Abstract:Bacterial infections are a leading cause of death
in children and the elderly in the United States. The widespread and
sometimes inappropriate use of antibiotics to treat bacterial infections
have contributed to the rapid development of antibiotic resistance in
bacterial populations. Many pathogenic bacteria rely on a communication
system known as quorum sensing to regulate virulence factors necessary
for infection of a host. This quorum sensing communication system is
controlled by small molecules called autoinducers to coordinate
collective behaviors. This reliance of quorum sensing bacteria upon
small molecule autoinducers offers the opportunity to investigate and
inhibit quorum sensing systems at the molecular level and provides a
potential route to novel antibacterial therapeutics. Our long term
objective is to synthesize molecules capable of modulating quorum
sensing.
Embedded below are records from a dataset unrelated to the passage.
What follows belongs to an exercise in optimizing a design on an open flow for small area and a short achievable clock period; a production flow would make more cautious choices.
Only simulation tests tie the RTL to the original design; equivalence was not proved.

## flow/design.v (module list and top-level ports; edited modules follow where they fit)
// module ALU_ACC: 75 lines
// module mul16: 14 lines
// module div16: 681 lines
// module BR: 23 lines
// module IR: 23 lines
// module MAR: 28 lines
// module MBR: 33 lines
// module PC: 27 lines
// module bitcruncher_dp: 75 lines
module bitcruncher_dp(
    input         clk,
    input         rst_n,
    input  [21:0] ctrl,             
    input  [15:0] MBR_in_memory,
    output [7:0]  MAR_out_memory,
    output [15:0] MBR_out_memory,
    output [7:0]  IR_out,
    output [3:0]  ALUflags
    );
  // ...
==> flow/run.sh <==
#!/bin/bash
# synth_recipe.tcl (not shown) runs the flow's synth.tcl, then flattens the netlist and writes it again
# the make line also repeats each setting of config.mk as NAME=value (left out here)
make -C /OpenROAD-flow-scripts/flow DESIGN_CONFIG=/design/flow/config.mk WORK_HOME=/design/flow/orfs CLKGATE_MAP_FILE= SYNTH_SCRIPT=/design/flow/synth_recipe.tcl finish
==> flow/config.mk <==
export PLATFORM = sky130hd
export DESIGN_NAME = bitcruncher_dp
export DESIGN_NICKNAME = bitcruncher_dp
export VERILOG_FILES = /design/flow/design.v
export SDC_FILE = /design/flow/constraint.sdc
export NUM_CORES = 4
export LEC_CHECK = 0
export CAP_MARGIN = 20
export CORE_MARGIN = 2
export CORE_UTILIZATION = 40
export SLEW_MARGIN = 20
==> flow/constraint.sdc <==
create_clock -name core_clock -period 40.0 [get_ports {clk}]
set_input_delay 8.0000 -clock core_clock [delete_from_list [all_inputs] [get_ports {clk}]]
set_output_delay 8.0000 -clock core_clock [all_outputs]
set_load 0.01 [all_outputs]
==> run summary, run 1 <==
The initial core utilization is approximately two fifths. The synthesized netlist devotes approximately a third of its cell area to adder and majority cells. Among the stages of the critical path, the cell type that occurs most often is inv_1. The global-route congestion overflow total came out at 0. The depth of the worst register-to-register path is 74.

The data required time of the critical path came out at around 40 ns. The worst slack after detailed placement came out at about 19 ns. The floorplan step defined a core boundary enclosing approximately 54000 um^2. The worst register-to-register path begins at u_BR.BRr[10]. The die is around 240 um wide.

Measured on the final layout, the clock distribution area share stands at between 1 and 1.5%. The flow ran to the end and the layout has no timing, DRC or antenna violations.

STA classifies the critical path endpoint as a register. The sequential cell count is between 90 and 100. Setup repair after global routing left no endpoint under its margin. The leading cell type by number of instances after synthesis is ha_1. The clock tree buffer count of the final layout is 9.

The maximum buffer depth of the clock tree came out at 2. Tap insertion was completed with between 600 and 700 tapcells. The pre-antenna-repair detailed-routing pass consisted of 6 iterations. The met2 usage in global routing came out at between 40 and 50%.

The complex-gate fraction of the synthesized area is approximately 22%. The clock sink count came out at 92.
==> inputs of run 2 (changes only) <==
==> flow/flow/run.sh (new file) <==
#!/bin/bash
# The standard layout, with the standard synthesis, changed in two ways (the
# clock period and the constraints are the design's own):
#  - timing repair aims for 27 ns of setup slack instead of 0;
#  - after synthesis the delay cells (clkdlybuf4s*, dlygate*, dlymetal*) are
#    added to the platform's don't-use list, so the port buffers that
#    placement inserts are plain buffers instead of delay buffers.
# Each step's output goes to its own log.
set -euo pipefail
bash standard.sh synth > synth.log 2>&1
DONT_USE="sky130_fd_sc_hd__lpflow_bleeder_1 sky130_fd_sc_hd__lpflow_clkbufkapwr_1 sky130_fd_sc_hd__lpflow_clkbufkapwr_16 sky130_fd_sc_hd__lpflow_clkbufkapwr_2 sky130_fd_sc_hd__lpflow_clkbufkapwr_4 sky130_fd_sc_hd__lpflow_clkbufkapwr_8 sky130_fd_sc_hd__lpflow_clkinvkapwr_1 sky130_fd_sc_hd__lpflow_clkinvkapwr_16 sky130_fd_sc_hd__lpflow_clkinvkapwr_2 sky130_fd_sc_hd__lpflow_clkinvkapwr_4 sky130_fd_sc_hd__lpflow_clkinvkapwr_8 sky130_fd_sc_hd__lpflow_decapkapwr_12 sky130_fd_sc_hd__lpflow_decapkapwr_3 sky130_fd_sc_hd__lpflow_decapkapwr_4 sky130_fd_sc_hd__lpflow_decapkapwr_6 sky130_fd_sc_hd__lpflow_decapkapwr_8 sky130_fd_sc_hd__lpflow_inputiso0n_1 sky130_fd_sc_hd__lpflow_inputiso0p_1 sky130_fd_sc_hd__lpflow_inputiso1n_1 sky130_fd_sc_hd__lpflow_inputiso1p_1 sky130_fd_sc_hd__lpflow_inputisolatch_1 sky130_fd_sc_hd__lpflow_isobufsrc_1 sky130_fd_sc_hd__lpflow_isobufsrc_16 sky130_fd_sc_hd__lpflow_isobufsrc_2 sky130_fd_sc_hd__lpflow_isobufsrc_4 sky130_fd_sc_hd__lpflow_isobufsrc_8 sky130_fd_sc_hd__lpflow_isobufsrckapwr_16 sky130_fd_sc_hd__lpflow_lsbuf_lh_hl_isowell_tap_1 sky130_fd_sc_hd__lpflow_lsbuf_lh_hl_isowell_tap_2 sky130_fd_sc_hd__lpflow_lsbuf_lh_hl_isowell_tap_4 sky130_fd_sc_hd__lpflow_lsbuf_lh_isowell_4 sky130_fd_sc_hd__lpflow_lsbuf_lh_isowell_tap_1 sky130_fd_sc_hd__lpflow_lsbuf_lh_isowell_tap_2 sky130_fd_sc_hd__lpflow_lsbuf_lh_isowell_tap_4 sky130_fd_sc_hd__probe_p_8 sky130_fd_sc_hd__probec_p_8 sky130_fd_sc_hd__clkdlybuf4s15_1 sky130_fd_sc_hd__clkdlybuf4s15_2 sky130_fd_sc_hd__clkdlybuf4s18_1 sky130_fd_sc_hd__clkdlybuf4s18_2 sky130_fd_sc_hd__clkdlybuf4s25_1 sky130_fd_sc_hd__clkdlybuf4s25_2 sky130_fd_sc_hd__clkdlybuf4s50_1 sky130_fd_sc_hd__clkdlybuf4s50_2 sky130_fd_sc_hd__dlygate4sd1_1 sky130_fd_sc_hd__dlygate4sd2_1 sky130_fd_sc_hd__dlygate4sd3_1 sky130_fd_sc_hd__dlymetal6s2s_1 sky130_fd_sc_hd__dlymetal6s4s_1 sky130_fd_sc_hd__dlymetal6s6s_1 "
bash standard.sh SETUP_SLACK_MARGIN=27 "DONT_USE_CELLS=$DONT_USE" finish > layout.log 2>&1
==> flow/standard.sh (new file) <==
#!/bin/bash
# synth_recipe.tcl (not shown) runs the flow's synth.tcl, then flattens the netlist and writes it again
# the make line also repeats each setting of config.mk as NAME=value (left out here)
make -C /OpenROAD-flow-scripts/flow DESIGN_CONFIG=/design/flow/config.mk WORK_HOME=/design/flow/orfs CLKGATE_MAP_FILE= SYNTH_SCRIPT=/design/flow/synth_recipe.tcl "${@:-finish}"
--- a/flow/config.mk
+++ b/flow/config.mk
@@ -6,4 +6,5 @@
 export NUM_CORES = 4
 export LEC_CHECK = 0
+export ABC_AREA = 1
 export CAP_MARGIN = 20
 export CORE_MARGIN = 2
removed: flow/run.sh
==> run summary, run 2 <==
The number of storage elements in the synthesis netlist came out at 92. The flow ran to the end and the layout has no timing, DRC or antenna violations. The final RePlAce weighted congestion is 0.9462. The post-detailed-route DRC marker count is 0.

The root cell of the clock tree is clkbuf_16. Ranked by total cell area, the synthesized netlist is headed by ha_1 21%, fa_1 12%, nand2_1 11%, inv_1 9.9%, dfrtp_1 8.8%. The H-tree was split into 3 levels. The clock-pin transition on the worst setup and hold timing paths is 0.09 ns.

The number of enable flip-flop cells after synthesis is 16. Setup repair after global routing left no endpoint under its margin. TritonCTS created 9 clock buffers. The detailed router finished its first iteration with around 2000 violations. The net count of the mapped netlist came out at 3615. Entering global routing, the biggest net connects 65 pins. In the layout the commonest cells are 640 x nand2_1, 546 x inv_1, 350 x ha_1. The maximum buffer depth of the clock tree came out at 2 (unchanged). For the pin with the worst max-slew slack, the measured transition is about 1.2 ns. The number of instances in the synthesized netlist came out at slightly above 3000. The post-synthesis instance area is around 22000 um^2. The global-route congestion overflow total is 0 (unchanged). Ranked by instance count, the synthesized netlist is headed by 661 x nand2_1, 572 x inv_1, 357 x ha_1. The worst path arrival time is 13.04 ns. The initial core utilization came out at 40.35% (-0.17 points). The clock sink count is 92 (unchanged). The delay of the slowest cell on the worst path came out at approximately 0.5 ns. The HPWL after detailed placement is ~58000 um. The number of warnings issued by yosys came out at 6. The predominant post-synthesis flop cell is dfrtp_1. In the post-synthesis netlist, the cell with the most instances is nand2_1.

The hold buffer count at cts is 0. The share of final-layout standard cells stronger than drive strength 1 is a little over an eighth. Of all flip-flops after synthesis, the portion carrying an async set or reset was roughly 83%. The first global-routing pass estimated around 120000 um of wire. The all-layer global routing usage came out at 27.37%. The critical path in this run is classified as in -> reg. The final critical-path required period came out at roughly 13 ns. The total count of max-transition violations in the final report came to 0. The data required time of the critical path is 40.29 ns (about the same). TritonCTS built the clock tree. For the final routed database, the setup TNS stands at 0 ns. The vertical extent of the die came out at 236.5 um.

The final clock skew came out at roughly 0.011 ns. The largest total area in the synthesized netlist belongs to ha_1. The count of nets left with antenna violations once routing finished came out at 0. The most repeated library cell on the critical path is nor2_1.

The remaining max-slew budget at the tightest pin came out at approximately 17%. The count of vias placed by the detailed router came out at roughly 22000. The area enclosed by the die boundary came out at roughly 56000 um^2. The largest driver fanout on the critical path came out at 6. The worst setup path is launched from an input port. The share of the Yosys chip area taken by registers is between 10% and 20%. The final core area utilization is between 40% and 50%.

The number of optimization iterations in the first detailed-route pass was 5 (-1). The detailed-route wire length per cell came out at between 15 and 20 um. The core area came out at 53600 um^2 (-0.40%). The final wirelength is 78890 um. The min-delay analysis places its worst path in the category reg -> reg. Relative to the synthesized area, the layout overhead comes to 14.60%. The later pin in the worst-skew pair is clocked with a latency of around 0.37 ns. Leaving out fill and tap cells, the most frequent cell in the layout is nand2_1.

The count of distinct cell types in the synthesized netlist came out at 62. For this design, the slowest cell found on the critical path is a31oi_1. The number of antenna violations at the first check in global routing came out at 0. Pin placement for this block handled 76 I/O pins. In this run the mean area of a mapped cell was between 6 and 7 um^2. The final antenna diode count is 0. The category of the worst setup path capture point is a register. The total number of placement rows came out at 85. The die outline width is 236.5 um (-0.40%). The max-capacitance violation count is 0. The mean number of vias per cell is 5.384. The period utilization is between 30% and 40%.

The number of failing hold endpoints at the final stage is 0. Setup violations remaining at the end of the flow were counted as 0. The portion of synthesized cell area occupied by the leading cell type came out at 20.65%. In the final design database the tool counted approximately 3800 nets.

For this run, the top clock speed supported by timing is around 0.078 GHz. The via count of the first global-routing pass came out at 20312. The quantity of I/O buffers inserted on ports is 72.
run 2: cell types whose count changed in the layout (fill, tap and decap cells not counted), moves of 30 or more:
cell	before	now
nand2_1	236	640
inv_1	314	546
buf_1	0	160
buf_2	1	82
nand3_1	45	120
clkdlybuf4s50_1	70	0
xnor2_1	138	77
nand2_2	0	59
buf_4	65	10
nand4_1	23	68
nor3_1	65	20
o21ai_0	133	89
inv_2	0	32
and2_1	31	1
run 2: through the flow:
step                      worst slack, ns  cells  hold slack, ns  cell area [um^2]
after floorplan                     27.54   3093          0.4688             21630
after global placement              23.28   3841          0.4897             22700
after detailed placement            23.33   3841          0.4940             22700
after CTS                           27.01   3910          0.5110             23660
after global routing                26.83   4016          0.5165             24790
final                               27.25   4016          0.5066             24790
run 2: area by class of cell:
class | count | area [um^2]
sequential | 92 | 2409
multi-input combinational | 2333 | 17380
fill | 5592 | 28820
timing repair buffer | 279 | 1465
tap | 696 | 870.8
inverter | 600 | 2345
clock inverter | 7 | 93.84
clock buffer | 9 | 225.2
run 2: metal layers:
layer / up-vias / GRT usage [%] / part of all wire [%]
met5: - / 0 / 0
met4: 0 / 9.935 / 4.2
met3: 227 / 3.276 / 8.2
met2: 960 / 44.33 / 44
met1: 10067 / 37.49 / 44
li1: 10370 / - / -
run 2: cell families (layout without fill, tap and decap cells):
group / Yosys count / in the layout / synth area share [%]
and+or+nand+nor: 1255 / 1256 / 26.31
buffers and inverters: 669 / 895 / 11.75
adders and majority gates: 482 / 482 / 32.22
AOI/OAI and AO/OA: 438 / 438 / 12.25
xor gates and xnor gates: 149 / 149 / 6.034
DFF: 92 / 92 / 11.01
muxes: 8 / 8 / 0.4165
run 2: path summary, 6_finish.rpt:
path                       slack [ns]  depth (start not counted)   startpoint                    end
setup reg to reg                27.55                         88  u_BR.BRr[0]       u_ALU_ACC.ACC[1]
hold reg to reg                  0.51                          1  u_IR.IRr[3]            u_IR.IRr[3]
max in group asynchronous       30.86                          2        rst_n      u_ALU_ACC.ACC[15]
setup / recovery                27.25                         34      ctrl[9]  u_ALU_ACC.ALUflags[3]
hold / removal                   0.51                          1  u_IR.IRr[3]            u_IR.IRr[3]
min in group asynchronous        7.81                          1        rst_n            u_PC.PCr[5]
run 2: repair_timing:
action	CTS	global route
gates cloned	2	3
setup buffers	51	101
pin swaps	15	49
endpoints found under the setup margin	6	4
resized for setup	97	151
run 2: worst max-delay path: cells and delay by family:
kind                       cells  cell delay, ns
buffers and inverters          6            0.94
xor gates and xnor gates       1            0.15
adders and majority gates      1            0.32
and+or+nand+nor               19            2.11
AOI/OAI and AO/OA              7            1.50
To this end, we have three molecular targets, which will serve
as the specific aims of our proposal: 1) We will synthesize phevalin, a
known regulator of virulence factor expression, and several synthetic
derivatives of phevalin; 2) Several phenylethylamides, which are
secondary metabolites isolated from marine gram-positive bacterium,
capable of quenching quorum sensing and are structurally related to
phevalin, will also be synthesized and tested; 3) We will synthesize N-acyl
derivatives of cycloserine, the FDA approved antibiotic for the
treatment of tuberculosis. These derivatives will be structurally
similar to the N-acyl homoserine lactones (AHLs), the most studied and
understood autoinducers of quorum sensing. All of the synthetic targets
will be tested for their effect on quorum sensing in the laboratory of
David Rowley at the University of Rhode Island. The molecules
synthesized during this project are anticipated to serve as valuable
tools in the study of quorum sensing and provide potential new leads in
the development of anti-infective agents.